What is the number of lines in the data holding the word "shown"? Give that number by itself.

• [Listed records]
* * * *
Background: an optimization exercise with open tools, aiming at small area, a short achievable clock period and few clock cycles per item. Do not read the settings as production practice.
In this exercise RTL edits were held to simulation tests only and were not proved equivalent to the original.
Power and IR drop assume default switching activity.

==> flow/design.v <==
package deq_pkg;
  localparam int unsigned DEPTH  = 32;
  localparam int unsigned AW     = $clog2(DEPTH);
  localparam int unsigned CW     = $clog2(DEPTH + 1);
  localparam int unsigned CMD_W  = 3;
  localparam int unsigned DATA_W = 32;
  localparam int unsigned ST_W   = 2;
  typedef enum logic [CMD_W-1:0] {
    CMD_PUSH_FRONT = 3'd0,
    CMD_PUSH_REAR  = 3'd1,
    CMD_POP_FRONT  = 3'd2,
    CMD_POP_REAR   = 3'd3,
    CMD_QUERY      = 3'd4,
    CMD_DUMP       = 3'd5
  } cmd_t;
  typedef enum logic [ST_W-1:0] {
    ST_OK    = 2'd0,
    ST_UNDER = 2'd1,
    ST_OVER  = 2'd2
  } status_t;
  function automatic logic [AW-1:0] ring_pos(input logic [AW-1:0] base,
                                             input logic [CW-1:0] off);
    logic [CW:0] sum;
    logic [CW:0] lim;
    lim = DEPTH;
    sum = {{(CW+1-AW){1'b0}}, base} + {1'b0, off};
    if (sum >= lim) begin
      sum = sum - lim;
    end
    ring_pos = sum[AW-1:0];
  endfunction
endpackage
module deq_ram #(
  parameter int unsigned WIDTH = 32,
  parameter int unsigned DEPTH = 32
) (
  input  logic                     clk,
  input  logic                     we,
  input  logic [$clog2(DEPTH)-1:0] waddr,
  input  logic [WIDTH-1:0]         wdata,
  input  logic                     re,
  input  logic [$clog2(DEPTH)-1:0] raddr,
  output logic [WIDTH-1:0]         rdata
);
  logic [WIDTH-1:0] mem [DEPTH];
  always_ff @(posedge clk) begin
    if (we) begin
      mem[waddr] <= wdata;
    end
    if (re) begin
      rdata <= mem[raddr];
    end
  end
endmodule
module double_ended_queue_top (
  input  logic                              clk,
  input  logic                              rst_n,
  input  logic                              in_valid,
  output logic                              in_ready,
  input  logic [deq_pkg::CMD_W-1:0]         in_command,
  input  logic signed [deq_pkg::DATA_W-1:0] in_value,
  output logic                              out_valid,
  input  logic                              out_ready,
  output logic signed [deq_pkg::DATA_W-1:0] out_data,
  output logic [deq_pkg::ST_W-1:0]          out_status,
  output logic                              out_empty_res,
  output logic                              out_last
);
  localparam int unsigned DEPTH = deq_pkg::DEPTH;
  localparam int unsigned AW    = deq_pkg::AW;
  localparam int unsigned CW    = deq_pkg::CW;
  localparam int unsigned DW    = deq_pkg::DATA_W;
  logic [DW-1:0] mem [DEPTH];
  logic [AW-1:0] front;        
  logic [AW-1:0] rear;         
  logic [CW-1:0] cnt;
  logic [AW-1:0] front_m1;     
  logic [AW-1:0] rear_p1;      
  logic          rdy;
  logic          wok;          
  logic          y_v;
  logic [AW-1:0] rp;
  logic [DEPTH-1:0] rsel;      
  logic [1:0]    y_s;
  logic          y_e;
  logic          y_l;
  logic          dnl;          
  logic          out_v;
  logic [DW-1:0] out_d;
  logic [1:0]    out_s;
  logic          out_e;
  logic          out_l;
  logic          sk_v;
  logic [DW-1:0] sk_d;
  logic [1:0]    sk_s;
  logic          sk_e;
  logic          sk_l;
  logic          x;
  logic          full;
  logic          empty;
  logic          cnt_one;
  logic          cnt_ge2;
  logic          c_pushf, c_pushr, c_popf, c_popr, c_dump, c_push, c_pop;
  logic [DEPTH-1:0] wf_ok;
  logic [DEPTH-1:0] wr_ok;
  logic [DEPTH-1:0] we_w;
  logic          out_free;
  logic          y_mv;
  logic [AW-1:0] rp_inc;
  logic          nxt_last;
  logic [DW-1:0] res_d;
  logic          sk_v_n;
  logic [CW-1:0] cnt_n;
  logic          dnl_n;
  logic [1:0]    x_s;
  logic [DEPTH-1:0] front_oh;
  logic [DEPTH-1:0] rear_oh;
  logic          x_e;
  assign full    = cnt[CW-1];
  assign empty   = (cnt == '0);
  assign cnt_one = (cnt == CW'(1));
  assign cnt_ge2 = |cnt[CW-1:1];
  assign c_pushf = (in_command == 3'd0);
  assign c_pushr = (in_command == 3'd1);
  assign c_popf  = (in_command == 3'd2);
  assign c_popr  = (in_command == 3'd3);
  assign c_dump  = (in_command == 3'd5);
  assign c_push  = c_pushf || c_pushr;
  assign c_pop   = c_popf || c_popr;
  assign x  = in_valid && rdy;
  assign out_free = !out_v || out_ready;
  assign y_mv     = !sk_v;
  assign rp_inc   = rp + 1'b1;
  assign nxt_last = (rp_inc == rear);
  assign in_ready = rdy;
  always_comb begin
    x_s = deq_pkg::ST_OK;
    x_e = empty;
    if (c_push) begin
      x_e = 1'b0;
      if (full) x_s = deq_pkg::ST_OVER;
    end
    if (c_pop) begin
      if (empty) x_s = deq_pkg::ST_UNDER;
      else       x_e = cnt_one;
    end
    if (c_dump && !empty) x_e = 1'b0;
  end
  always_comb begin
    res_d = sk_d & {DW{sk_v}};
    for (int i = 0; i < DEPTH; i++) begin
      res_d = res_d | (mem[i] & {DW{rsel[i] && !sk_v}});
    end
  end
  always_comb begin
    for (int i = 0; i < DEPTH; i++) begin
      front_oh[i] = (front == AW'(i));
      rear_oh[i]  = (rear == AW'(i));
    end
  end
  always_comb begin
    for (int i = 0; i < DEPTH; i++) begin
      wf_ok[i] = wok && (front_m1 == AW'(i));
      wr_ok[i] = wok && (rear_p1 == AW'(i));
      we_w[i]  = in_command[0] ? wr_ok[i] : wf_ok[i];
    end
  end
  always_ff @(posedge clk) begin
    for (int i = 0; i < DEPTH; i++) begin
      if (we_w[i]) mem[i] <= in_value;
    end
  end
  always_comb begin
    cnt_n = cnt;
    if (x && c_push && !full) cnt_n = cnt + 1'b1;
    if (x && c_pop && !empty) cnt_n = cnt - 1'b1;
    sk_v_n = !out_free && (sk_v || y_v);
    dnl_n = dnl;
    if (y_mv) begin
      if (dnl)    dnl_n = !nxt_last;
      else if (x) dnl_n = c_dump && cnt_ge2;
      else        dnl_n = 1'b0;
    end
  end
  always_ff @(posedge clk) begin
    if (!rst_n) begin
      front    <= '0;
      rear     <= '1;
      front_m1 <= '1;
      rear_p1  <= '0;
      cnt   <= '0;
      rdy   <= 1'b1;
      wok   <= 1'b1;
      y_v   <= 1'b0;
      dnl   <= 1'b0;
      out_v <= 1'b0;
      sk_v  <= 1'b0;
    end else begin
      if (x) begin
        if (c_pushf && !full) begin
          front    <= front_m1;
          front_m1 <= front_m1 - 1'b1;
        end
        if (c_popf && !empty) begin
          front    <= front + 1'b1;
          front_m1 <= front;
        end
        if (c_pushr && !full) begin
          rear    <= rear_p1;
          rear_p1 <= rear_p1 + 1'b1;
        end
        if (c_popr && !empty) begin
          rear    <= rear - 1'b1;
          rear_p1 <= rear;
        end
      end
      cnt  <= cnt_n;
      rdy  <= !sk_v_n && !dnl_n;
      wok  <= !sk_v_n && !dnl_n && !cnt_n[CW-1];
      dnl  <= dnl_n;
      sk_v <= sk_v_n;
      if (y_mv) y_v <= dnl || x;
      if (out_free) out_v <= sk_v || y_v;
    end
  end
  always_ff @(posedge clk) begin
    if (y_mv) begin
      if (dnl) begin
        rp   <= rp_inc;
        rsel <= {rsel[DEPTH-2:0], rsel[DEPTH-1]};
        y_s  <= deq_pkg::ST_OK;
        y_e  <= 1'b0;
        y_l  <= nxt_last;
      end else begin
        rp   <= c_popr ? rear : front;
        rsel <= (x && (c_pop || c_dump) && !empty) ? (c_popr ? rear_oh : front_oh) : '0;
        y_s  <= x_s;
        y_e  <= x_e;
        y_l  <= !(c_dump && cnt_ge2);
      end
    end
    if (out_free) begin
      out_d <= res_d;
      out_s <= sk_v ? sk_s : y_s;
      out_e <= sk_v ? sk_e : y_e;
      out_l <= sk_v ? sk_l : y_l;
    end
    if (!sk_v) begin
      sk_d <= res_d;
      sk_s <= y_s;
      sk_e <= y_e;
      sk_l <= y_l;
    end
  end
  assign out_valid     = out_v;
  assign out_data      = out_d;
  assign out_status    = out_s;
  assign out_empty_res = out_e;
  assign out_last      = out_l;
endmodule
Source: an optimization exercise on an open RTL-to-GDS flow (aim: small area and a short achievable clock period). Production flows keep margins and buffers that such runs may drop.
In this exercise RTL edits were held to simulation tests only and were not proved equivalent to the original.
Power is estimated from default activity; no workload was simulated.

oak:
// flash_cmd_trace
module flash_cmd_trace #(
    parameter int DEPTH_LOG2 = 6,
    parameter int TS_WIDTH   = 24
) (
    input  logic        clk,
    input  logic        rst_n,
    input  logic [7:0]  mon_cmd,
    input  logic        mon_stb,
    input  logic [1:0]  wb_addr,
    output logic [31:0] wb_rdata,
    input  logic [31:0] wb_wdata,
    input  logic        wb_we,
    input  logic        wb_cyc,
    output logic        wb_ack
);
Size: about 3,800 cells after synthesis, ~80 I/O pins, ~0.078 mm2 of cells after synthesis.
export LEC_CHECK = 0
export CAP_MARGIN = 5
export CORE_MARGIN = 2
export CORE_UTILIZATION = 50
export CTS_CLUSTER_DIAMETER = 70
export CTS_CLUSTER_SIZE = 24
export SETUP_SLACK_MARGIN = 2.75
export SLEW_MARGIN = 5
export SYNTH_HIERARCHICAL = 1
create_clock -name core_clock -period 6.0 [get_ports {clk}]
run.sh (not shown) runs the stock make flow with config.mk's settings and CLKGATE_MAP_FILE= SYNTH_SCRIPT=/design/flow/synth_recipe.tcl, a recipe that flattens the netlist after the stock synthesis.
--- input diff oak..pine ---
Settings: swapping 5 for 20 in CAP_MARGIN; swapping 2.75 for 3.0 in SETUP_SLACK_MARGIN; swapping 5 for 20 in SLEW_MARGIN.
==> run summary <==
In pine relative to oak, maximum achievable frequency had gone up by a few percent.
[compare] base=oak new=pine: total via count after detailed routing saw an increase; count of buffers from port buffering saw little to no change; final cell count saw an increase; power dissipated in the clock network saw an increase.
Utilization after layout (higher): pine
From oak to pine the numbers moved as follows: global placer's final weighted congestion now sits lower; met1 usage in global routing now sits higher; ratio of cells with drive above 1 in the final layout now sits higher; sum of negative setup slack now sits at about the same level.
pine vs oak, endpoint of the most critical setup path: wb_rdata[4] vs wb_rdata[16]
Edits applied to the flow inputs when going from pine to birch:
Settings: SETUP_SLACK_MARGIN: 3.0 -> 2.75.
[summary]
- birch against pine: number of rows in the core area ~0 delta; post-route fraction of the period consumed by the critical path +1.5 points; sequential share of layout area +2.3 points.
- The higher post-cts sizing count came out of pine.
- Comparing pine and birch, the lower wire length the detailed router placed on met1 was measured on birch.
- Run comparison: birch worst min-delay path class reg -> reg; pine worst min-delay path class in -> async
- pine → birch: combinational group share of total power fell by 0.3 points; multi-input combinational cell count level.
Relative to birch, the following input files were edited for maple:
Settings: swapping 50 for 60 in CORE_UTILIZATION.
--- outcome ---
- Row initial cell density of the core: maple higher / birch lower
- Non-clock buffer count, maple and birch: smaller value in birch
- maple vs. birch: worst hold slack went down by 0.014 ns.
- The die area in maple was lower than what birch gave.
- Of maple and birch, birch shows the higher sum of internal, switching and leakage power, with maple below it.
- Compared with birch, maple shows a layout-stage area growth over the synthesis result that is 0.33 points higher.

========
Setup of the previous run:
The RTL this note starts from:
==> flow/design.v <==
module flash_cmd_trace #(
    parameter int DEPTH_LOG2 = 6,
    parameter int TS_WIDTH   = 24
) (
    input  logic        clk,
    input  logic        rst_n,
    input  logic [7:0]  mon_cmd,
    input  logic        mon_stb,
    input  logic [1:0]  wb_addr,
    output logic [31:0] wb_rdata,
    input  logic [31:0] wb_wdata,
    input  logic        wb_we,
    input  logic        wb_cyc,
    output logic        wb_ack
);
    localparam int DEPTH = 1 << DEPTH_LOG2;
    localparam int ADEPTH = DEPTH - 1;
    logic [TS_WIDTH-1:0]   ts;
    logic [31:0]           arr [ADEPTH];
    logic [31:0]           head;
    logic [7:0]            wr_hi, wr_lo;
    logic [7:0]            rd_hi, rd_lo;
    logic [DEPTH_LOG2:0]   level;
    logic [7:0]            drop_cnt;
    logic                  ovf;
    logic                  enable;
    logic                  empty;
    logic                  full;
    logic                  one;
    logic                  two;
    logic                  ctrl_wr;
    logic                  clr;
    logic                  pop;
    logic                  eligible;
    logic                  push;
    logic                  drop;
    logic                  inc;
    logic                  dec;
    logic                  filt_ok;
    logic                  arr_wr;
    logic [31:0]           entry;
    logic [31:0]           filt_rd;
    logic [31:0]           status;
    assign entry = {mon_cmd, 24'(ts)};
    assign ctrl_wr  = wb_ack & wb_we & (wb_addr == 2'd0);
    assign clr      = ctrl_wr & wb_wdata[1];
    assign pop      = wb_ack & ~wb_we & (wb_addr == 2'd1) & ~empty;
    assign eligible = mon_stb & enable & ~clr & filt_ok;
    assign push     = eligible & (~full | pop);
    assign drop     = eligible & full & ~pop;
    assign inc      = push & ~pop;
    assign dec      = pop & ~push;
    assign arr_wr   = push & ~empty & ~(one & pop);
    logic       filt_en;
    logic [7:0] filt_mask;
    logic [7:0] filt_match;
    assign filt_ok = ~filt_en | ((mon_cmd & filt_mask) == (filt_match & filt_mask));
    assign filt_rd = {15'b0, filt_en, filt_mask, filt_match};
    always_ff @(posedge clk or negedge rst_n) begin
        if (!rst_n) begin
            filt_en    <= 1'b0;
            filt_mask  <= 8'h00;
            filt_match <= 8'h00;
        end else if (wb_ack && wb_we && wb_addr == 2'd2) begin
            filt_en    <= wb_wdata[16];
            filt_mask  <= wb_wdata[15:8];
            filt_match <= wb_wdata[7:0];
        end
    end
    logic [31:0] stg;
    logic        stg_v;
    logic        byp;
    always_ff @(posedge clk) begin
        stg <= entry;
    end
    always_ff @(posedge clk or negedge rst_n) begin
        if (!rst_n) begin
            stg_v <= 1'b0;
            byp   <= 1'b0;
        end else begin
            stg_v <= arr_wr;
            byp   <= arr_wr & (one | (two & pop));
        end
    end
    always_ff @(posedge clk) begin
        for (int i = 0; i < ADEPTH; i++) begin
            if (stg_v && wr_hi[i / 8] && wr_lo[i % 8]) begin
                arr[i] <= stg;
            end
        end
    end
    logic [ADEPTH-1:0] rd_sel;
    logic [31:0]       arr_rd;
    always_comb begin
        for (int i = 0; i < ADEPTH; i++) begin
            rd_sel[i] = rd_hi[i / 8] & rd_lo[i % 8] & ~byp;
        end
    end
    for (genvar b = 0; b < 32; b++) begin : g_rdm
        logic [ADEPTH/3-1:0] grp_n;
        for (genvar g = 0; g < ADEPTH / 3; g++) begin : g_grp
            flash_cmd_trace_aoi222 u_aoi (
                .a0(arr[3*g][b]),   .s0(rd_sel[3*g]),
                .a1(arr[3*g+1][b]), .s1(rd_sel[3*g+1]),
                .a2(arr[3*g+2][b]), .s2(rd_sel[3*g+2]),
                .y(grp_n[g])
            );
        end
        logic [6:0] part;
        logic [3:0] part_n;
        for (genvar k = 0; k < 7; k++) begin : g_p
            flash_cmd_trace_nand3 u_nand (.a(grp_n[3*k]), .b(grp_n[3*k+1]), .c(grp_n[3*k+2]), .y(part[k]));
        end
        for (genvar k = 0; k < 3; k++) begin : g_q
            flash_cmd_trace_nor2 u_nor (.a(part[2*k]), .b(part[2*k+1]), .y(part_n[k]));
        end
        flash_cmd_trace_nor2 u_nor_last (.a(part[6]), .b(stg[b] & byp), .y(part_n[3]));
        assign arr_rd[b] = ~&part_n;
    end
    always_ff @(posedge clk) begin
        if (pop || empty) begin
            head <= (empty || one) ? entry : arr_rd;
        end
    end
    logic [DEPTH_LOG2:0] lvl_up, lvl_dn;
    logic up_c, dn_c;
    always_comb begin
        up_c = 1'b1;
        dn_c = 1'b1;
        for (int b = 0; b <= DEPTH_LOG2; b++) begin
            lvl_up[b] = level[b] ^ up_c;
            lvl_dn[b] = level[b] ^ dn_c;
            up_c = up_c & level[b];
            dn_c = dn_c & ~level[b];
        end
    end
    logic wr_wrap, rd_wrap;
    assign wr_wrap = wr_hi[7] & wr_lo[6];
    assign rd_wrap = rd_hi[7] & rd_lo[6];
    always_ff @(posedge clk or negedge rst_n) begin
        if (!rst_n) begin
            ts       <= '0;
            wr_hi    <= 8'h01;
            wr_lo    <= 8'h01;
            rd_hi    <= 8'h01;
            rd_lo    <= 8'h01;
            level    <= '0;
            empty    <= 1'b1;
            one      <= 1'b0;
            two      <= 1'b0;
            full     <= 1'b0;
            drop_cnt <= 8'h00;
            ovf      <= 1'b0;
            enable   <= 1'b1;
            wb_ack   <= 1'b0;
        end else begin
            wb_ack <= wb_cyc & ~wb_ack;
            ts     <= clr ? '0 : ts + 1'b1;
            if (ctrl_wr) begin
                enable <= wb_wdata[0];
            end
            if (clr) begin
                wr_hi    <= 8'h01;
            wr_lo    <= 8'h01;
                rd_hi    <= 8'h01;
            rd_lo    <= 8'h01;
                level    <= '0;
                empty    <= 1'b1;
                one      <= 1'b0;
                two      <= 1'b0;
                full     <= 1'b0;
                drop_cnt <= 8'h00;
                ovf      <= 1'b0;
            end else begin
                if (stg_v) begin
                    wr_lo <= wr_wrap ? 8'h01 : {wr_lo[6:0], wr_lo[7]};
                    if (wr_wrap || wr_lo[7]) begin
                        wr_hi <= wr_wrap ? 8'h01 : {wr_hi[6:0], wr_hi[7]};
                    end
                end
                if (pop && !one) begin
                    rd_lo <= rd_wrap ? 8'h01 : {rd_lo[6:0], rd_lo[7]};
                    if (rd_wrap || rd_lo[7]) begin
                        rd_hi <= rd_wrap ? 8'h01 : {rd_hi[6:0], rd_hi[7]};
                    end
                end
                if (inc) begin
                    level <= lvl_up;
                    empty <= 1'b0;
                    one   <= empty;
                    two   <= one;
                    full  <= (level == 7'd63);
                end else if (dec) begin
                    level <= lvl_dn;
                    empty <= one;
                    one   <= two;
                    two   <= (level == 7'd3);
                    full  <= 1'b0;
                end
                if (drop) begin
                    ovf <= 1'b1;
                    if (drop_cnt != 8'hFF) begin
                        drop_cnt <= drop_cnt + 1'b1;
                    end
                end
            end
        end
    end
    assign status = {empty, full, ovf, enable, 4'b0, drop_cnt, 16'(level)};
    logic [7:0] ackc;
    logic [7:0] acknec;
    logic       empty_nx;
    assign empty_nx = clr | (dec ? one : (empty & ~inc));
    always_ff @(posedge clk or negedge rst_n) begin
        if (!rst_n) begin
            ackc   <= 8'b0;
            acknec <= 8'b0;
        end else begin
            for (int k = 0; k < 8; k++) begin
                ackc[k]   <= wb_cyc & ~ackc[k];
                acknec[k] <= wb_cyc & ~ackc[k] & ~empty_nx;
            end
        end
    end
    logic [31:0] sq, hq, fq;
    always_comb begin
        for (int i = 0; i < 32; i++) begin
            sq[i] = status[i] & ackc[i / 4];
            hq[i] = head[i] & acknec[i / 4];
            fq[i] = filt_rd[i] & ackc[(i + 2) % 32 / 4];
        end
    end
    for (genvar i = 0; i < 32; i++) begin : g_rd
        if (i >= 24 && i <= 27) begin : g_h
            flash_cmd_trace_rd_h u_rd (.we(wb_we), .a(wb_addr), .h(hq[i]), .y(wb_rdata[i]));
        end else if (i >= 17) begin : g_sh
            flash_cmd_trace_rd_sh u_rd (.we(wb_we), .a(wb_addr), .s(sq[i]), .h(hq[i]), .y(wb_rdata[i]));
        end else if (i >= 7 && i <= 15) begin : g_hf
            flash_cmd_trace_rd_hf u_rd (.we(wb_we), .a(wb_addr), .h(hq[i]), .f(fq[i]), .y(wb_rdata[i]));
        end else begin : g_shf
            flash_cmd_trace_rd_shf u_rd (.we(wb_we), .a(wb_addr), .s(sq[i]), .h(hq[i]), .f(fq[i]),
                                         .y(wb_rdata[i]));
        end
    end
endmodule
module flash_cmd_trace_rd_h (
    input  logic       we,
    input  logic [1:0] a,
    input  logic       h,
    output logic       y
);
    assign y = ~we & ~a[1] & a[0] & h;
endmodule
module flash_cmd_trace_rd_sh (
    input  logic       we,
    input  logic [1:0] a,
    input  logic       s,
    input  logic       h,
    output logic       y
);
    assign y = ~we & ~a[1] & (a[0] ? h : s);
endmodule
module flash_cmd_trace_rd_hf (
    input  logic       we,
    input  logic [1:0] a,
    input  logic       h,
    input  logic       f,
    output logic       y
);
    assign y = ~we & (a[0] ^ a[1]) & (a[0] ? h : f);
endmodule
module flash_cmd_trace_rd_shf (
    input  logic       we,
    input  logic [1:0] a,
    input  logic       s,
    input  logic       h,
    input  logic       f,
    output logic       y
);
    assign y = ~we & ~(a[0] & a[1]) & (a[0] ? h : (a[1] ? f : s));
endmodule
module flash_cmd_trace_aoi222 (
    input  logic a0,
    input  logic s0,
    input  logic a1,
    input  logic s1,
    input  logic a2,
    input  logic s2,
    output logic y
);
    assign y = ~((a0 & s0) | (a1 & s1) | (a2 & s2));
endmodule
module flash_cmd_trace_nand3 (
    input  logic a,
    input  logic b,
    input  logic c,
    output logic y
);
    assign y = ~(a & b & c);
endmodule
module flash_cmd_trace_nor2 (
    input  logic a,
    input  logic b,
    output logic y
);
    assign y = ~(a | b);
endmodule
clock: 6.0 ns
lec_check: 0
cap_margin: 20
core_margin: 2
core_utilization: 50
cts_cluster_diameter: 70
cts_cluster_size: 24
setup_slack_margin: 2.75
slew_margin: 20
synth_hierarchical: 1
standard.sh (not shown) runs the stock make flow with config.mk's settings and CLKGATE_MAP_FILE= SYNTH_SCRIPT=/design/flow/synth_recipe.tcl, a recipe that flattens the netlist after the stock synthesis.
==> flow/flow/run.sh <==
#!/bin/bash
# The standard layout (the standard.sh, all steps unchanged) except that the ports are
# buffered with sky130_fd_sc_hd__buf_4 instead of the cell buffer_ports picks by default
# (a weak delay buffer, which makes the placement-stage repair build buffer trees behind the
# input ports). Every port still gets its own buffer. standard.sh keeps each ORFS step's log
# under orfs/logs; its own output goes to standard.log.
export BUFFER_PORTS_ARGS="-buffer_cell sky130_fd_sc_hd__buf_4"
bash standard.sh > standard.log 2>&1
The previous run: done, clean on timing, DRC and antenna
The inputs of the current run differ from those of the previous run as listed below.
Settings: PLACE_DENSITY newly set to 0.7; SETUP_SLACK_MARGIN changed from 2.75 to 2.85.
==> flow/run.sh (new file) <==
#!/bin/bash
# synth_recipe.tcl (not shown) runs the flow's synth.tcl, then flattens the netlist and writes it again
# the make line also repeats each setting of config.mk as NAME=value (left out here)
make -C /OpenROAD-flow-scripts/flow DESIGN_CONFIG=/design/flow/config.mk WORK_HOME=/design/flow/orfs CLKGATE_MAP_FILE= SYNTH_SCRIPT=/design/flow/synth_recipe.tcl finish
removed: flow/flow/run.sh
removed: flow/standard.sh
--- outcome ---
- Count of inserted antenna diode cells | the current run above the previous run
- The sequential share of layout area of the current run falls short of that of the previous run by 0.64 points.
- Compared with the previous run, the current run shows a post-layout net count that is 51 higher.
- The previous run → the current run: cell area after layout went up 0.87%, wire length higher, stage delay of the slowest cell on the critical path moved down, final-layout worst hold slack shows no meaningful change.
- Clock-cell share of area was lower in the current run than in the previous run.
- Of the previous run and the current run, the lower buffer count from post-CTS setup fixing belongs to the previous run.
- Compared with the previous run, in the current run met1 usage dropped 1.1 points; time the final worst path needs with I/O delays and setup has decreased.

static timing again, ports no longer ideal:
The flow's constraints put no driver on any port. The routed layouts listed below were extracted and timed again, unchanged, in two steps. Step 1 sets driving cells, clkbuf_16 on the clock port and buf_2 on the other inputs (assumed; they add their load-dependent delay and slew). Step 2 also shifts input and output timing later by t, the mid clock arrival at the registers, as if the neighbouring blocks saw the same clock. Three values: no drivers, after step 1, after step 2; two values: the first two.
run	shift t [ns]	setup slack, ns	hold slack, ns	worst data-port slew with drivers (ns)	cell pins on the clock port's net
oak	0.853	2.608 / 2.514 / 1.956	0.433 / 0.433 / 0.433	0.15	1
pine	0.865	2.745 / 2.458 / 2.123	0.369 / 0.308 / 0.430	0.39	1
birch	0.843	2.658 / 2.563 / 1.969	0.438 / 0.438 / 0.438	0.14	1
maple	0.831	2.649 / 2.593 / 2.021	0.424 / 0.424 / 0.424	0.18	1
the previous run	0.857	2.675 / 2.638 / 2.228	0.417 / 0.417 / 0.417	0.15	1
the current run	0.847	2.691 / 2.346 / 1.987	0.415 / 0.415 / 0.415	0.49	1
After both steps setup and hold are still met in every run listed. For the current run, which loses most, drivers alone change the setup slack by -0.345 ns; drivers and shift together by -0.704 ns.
* * * *
• [Reply to the exercise]
3